Dataset entries
BEGIN

Source: an optimization exercise on an open RTL-to-GDS flow (aim: small area, a short achievable clock period and few clock cycles per item). Production flows keep margins and buffers that such runs may drop. Function was checked by simulation only, so behaviour that the tests miss may differ from the original. Power figures rest on the tool's default switching activity, not on a simulated workload.

Setup of trial 16:
==> flow/design.v (excerpt) <==
module pwm_timer_divisor_search (
  input  logic                           clk,
  input  logic                           rst,
  input  logic                           in_valid,
  output logic                           in_stall,
  input  logic [ptds_pkg::FREQ_W-1:0]    target_frequency,
  output logic                           out_valid,
  input  logic                           out_stall,
  output logic [ptds_pkg::VALUE_W-1:0]   prescaler_value,
  output logic [ptds_pkg::VALUE_W-1:0]   period_value,
  output logic [ptds_pkg::STATUS_W-1:0]  status_code,
  input  logic                           cfg_valid,
  output logic                           cfg_ready,
  input  logic [ptds_pkg::CLOCK_W-1:0]   cfg_data
);
Size in the first run: roughly 1500 cells after synthesis, ~150 flip-flops, roughly 110 I/O pins, roughly 12000 um2 of cells after synthesis.
==> module pwm_timer_divisor_search, before the edit <==
module pwm_timer_divisor_search (
  input  logic                           clk,
  input  logic                           rst,
  input  logic                           in_valid,
  output logic                           in_stall,
  input  logic [ptds_pkg::FREQ_W-1:0]    target_frequency,
  output logic                           out_valid,
  input  logic                           out_stall,
  output logic [ptds_pkg::VALUE_W-1:0]   prescaler_value,
  output logic [ptds_pkg::VALUE_W-1:0]   period_value,
  output logic [ptds_pkg::STATUS_W-1:0]  status_code,
  input  logic                           cfg_valid,
  output logic                           cfg_ready,
  input  logic [ptds_pkg::CLOCK_W-1:0]   cfg_data
);
  localparam int SKIP_A = 8;
  localparam int SKIP_B = 2;
  logic [31:0] timer_clock;
  logic [4:0]  clk_lz;
  logic        clk_norm;
  logic [31:0] dvs;
  logic [31:0] rem;
  logic [31:0] quo;
  logic [5:0]  cnt;
  logic        busy;
  logic        second;
  logic        q_nz;
  logic [1:0]  status;
  assign in_stall        = busy;
  assign cfg_ready       = 1'b1;
  assign prescaler_value = quo[31:16];
  assign period_value    = quo[15:0];
  assign status_code     = status;
  localparam logic [31:0] CLOCK_RESET_N  = ptds_pkg::CLOCK_RESET << 5;
  localparam logic [4:0]  CLOCK_RESET_LZ = 5'd5;
  always_ff @(posedge clk) begin
    if (rst) begin
      timer_clock <= CLOCK_RESET_N;
      clk_lz      <= CLOCK_RESET_LZ;
      clk_norm    <= 1'b0;
    end else if (cfg_valid) begin
      timer_clock <= cfg_data;
      clk_lz      <= 5'd0;
      clk_norm    <= 1'b1;
    end else if (clk_norm) begin
      if (timer_clock[31] || clk_lz == 5'd31) begin
        clk_norm <= 1'b0;
      end else begin
        timer_clock <= {timer_clock[30:0], 1'b0};
        clk_lz      <= clk_lz + 5'd1;
      end
    end
  end
  logic [32:0] trial;
  logic        load_c;
  logic [31:0] diff;
  logic        fits;
  logic        skip_a;
  logic        skip_b;
  logic [5:0]  cnt_next;
  logic        cnt_end;
  logic        step;
  logic        last;
  always_comb begin
    trial = {rem, quo[31]};
    skip_a = !ge_a && (cnt <= 6'(32 - SKIP_A));
    skip_b = !ge_b && (cnt <= 6'(32 - SKIP_B));
    cnt_next = skip_a ? cnt + 6'(SKIP_A) : skip_b ? cnt + 6'(SKIP_B) : cnt + 6'd1;
    cnt_end  = skip_a ? (cnt == 6'(32 - SKIP_A)) :
               skip_b ? (cnt == 6'(32 - SKIP_B)) : (cnt == 6'd31);
  end
  logic        ge_a;
  logic        ge_b;
  logic [31:0] unused_a;
  logic [31:0] unused_b;
  ptds_div #(.W(33)) u_cmp_a (
    .a    ({1'b0, rem}),
    .b    ({1'b0, dvs >> SKIP_A}),
    .cin  (1'b1),
    .diff (unused_a),
    .fits (ge_a)
  );
  ptds_div #(.W(33)) u_cmp_b (
    .a    ({1'b0, rem}),
    .b    ({1'b0, dvs >> SKIP_B}),
    .cin  (1'b1),
    .diff (unused_b),
    .fits (ge_b)
  );
  ptds_div #(.W(33)) u_sub (
    .a    (trial),
    .b    ({1'b0, dvs}),
    .cin  (1'b1),
    .diff (diff),
    .fits (fits)
  );
  assign step = busy && !cnt[5] && !out_valid;
  assign load_c = (!busy || out_valid) && !(out_valid && out_stall);
  assign last = busy && cnt[5];
  logic [15:0] qa;
  logic [15:0] qb;
  logic [15:0] mg [0:4];
  logic [15:0] mp [0:4];
  logic        c_lt;
  logic [16:0] u17;
  logic [15:0] a_z;
  logic [15:0] a_o;
  logic [15:0] psc;
  logic [16:0] psc1;
  logic        psc_zero;
  logic [1:0]  st_next;
  always_comb begin
    qa = quo[31:16];
    qb = quo[15:0];
    mg[0] = qa & ~qb;
    mp[0] = ~(qa ^ qb);
    for (int l = 1; l <= 4; l++) begin
      for (int i = 0; i < 16; i++) begin
        if (i >= (1 << (l - 1))) begin
          mg[l][i] = mg[l-1][i] | (mp[l-1][i] & mg[l-1][i - (1 << (l - 1))]);
          mp[l][i] = mp[l-1][i] & mp[l-1][i - (1 << (l - 1))];
        end else begin
          mg[l][i] = mg[l-1][i];
          mp[l][i] = mp[l-1][i];
        end
      end
    end
    c_lt = mg[4][15];
    u17[0] = mp[0][0] ^ ~c_lt;
    for (int i = 1; i < 16; i++) begin
      u17[i] = mp[0][i] ^ (mg[4][i-1] | (mp[4][i-1] & ~c_lt));
    end
    u17[16] = mp[4][15];
    a_z[0] = 1'b1;
    a_o[0] = 1'b1;
    for (int i = 1; i < 16; i++) begin
      a_z[i] = a_z[i-1] & ~qa[i-1];
      a_o[i] = a_o[i-1] & qa[i-1];
    end
    for (int i = 0; i < 16; i++) begin
      psc[i]  = qa[i] ^ (c_lt & a_z[i]);
      psc1[i] = qa[i] ^ (~c_lt & a_o[i]);
    end
    psc1[16] = ~c_lt & (&qa);
    psc_zero = (qa == 16'd0) || (qa == 16'd1 && qb == 16'd0);
    if (dvs == 32'd0)      st_next = ptds_pkg::STATUS_ZERO_FREQ;
    else if (!q_nz)        st_next = ptds_pkg::STATUS_ABOVE_CLOCK;
    else                   st_next = ptds_pkg::STATUS_OK;
  end
  logic done;
  always_comb begin
    done = (step && second && cnt_end)
        || (last && (st_next != ptds_pkg::STATUS_OK || psc_zero));
  end
  always_ff @(posedge clk) begin
    if (rst) begin
      busy      <= 1'b0;
      out_valid <= 1'b0;
    end else begin
      if (out_valid && !out_stall) out_valid <= 1'b0;
      if (!busy) begin
        if (in_valid) busy <= 1'b1;
      end else if (done) begin
        busy      <= 1'b0;
        out_valid <= 1'b1;
      end
    end
  end
  always_ff @(posedge clk) begin
    if (!busy) begin
      dvs    <= target_frequency;
      rem    <= 32'd0;
      second <= 1'b0;
      q_nz   <= 1'b0;
      cnt    <= {1'b0, clk_lz};
      if (load_c) quo <= timer_clock;
    end else if (step) begin
      if (skip_a) begin
        rem <= {rem[31-SKIP_A:0], quo[31:32-SKIP_A]};
        quo <= {quo[31-SKIP_A:0], {SKIP_A{second}}};
      end else if (skip_b) begin
        rem <= {rem[31-SKIP_B:0], quo[31:32-SKIP_B]};
        quo <= {quo[31-SKIP_B:0], {SKIP_B{second}}};
      end else begin
        rem <= fits ? diff : trial[31:0];
        quo <= {quo[30:0], fits ^ second};
        q_nz <= q_nz | fits;
      end
      cnt <= cnt_next;
    end else if (last) begin
      status <= st_next;
      second <= 1'b1;
      dvs    <= {15'd0, psc1};
      rem    <= {31'd0, u17[16]};
      cnt    <= 6'd16;
      if (st_next != ptds_pkg::STATUS_OK) begin
        quo <= 32'd0;
      end else if (psc_zero) begin
        quo <= {16'd0, ~u17[15:0]};
      end else begin
        quo <= {u17[15:0], psc};
      end
    end else if (load_c) begin
      quo <= timer_clock;
      cnt <= {1'b0, clk_lz};
    end
  end
endmodule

END

## REQUIRED ACTION
From the entries above, print the lines beginning at the one with "psc_zero = (qa" and stopping after the one with "done = (step && second && cnt_end)", exactly as written and with nothing else.

## TASK SOLUTION
    psc_zero = (qa == 16'd0) || (qa == 16'd1 && qb == 16'd0);
    if (dvs == 32'd0)      st_next = ptds_pkg::STATUS_ZERO_FREQ;
    else if (!q_nz)        st_next = ptds_pkg::STATUS_ABOVE_CLOCK;
    else                   st_next = ptds_pkg::STATUS_OK;
  end
  logic done;
  always_comb begin
    done = (step && second && cnt_end)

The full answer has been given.